- **EXERCISE DIRECTIONS**: Please return every line of the records that contains the word "exit".

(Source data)

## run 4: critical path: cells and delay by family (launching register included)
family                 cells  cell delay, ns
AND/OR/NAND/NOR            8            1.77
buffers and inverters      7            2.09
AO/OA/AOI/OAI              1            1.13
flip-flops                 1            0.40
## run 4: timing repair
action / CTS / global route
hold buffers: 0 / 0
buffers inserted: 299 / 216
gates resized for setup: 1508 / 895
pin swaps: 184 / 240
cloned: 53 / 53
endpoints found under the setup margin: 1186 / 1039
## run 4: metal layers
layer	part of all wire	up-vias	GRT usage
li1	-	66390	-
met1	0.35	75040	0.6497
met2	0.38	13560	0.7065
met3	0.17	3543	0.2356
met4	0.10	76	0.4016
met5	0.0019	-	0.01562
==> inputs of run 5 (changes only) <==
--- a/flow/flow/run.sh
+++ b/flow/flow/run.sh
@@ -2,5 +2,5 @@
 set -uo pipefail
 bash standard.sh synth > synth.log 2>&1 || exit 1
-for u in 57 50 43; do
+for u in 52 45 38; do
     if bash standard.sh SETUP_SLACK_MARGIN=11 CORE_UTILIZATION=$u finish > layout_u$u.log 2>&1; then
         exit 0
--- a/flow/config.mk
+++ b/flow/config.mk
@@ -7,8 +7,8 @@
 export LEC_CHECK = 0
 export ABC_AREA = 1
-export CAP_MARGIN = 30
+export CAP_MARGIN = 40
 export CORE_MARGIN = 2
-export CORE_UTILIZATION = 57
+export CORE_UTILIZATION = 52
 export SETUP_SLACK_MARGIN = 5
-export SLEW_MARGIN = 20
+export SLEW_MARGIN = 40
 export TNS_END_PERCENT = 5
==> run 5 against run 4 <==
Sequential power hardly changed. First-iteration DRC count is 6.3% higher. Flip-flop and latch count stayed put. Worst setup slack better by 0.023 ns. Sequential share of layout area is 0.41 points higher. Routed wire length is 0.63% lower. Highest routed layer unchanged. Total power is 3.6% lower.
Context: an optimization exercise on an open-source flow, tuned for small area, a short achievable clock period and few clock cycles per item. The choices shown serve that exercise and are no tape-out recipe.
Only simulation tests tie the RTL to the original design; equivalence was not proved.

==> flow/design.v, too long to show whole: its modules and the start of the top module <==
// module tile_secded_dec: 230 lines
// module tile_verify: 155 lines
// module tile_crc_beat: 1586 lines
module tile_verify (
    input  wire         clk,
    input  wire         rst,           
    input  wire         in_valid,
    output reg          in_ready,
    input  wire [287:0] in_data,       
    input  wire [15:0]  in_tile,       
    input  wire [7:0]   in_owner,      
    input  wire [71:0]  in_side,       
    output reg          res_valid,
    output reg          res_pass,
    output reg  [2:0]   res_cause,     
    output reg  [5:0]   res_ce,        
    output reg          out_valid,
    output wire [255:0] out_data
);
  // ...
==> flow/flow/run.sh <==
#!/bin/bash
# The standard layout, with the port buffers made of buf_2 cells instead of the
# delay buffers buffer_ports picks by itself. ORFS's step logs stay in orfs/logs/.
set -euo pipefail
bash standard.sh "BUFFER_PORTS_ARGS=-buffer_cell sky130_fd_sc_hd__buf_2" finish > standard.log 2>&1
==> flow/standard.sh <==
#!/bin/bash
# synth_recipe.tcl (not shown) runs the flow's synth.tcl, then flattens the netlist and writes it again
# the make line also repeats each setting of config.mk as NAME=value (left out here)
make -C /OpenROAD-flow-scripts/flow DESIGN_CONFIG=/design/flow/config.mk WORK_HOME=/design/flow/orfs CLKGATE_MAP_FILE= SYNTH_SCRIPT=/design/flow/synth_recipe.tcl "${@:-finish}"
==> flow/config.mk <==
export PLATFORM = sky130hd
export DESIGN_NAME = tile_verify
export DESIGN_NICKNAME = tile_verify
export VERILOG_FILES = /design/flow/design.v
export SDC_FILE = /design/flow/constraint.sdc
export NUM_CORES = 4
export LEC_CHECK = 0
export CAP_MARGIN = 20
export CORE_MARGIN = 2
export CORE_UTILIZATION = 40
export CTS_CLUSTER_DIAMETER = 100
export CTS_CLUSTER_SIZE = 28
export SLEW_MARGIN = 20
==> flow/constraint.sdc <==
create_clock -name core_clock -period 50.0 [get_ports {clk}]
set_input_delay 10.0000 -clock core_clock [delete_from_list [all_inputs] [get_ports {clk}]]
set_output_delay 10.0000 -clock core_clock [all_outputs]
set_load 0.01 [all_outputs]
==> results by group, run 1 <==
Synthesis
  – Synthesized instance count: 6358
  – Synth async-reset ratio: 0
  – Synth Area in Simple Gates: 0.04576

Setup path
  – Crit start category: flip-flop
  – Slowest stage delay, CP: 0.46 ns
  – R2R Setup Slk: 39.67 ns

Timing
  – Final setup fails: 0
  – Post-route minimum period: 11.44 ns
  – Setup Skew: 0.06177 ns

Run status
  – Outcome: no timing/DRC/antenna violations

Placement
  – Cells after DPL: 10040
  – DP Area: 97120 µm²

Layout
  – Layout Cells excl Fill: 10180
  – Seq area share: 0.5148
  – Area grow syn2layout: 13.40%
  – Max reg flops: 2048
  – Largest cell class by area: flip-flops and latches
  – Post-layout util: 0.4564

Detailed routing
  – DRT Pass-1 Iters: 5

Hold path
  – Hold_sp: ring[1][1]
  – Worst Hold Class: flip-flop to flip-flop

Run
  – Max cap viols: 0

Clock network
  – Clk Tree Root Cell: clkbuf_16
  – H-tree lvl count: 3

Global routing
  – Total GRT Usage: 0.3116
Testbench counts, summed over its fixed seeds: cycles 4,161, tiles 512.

- **ANSWER TO THE EXERCISE**:
 bash standard.sh synth > synth.log 2>&1 || exit 1
         exit 0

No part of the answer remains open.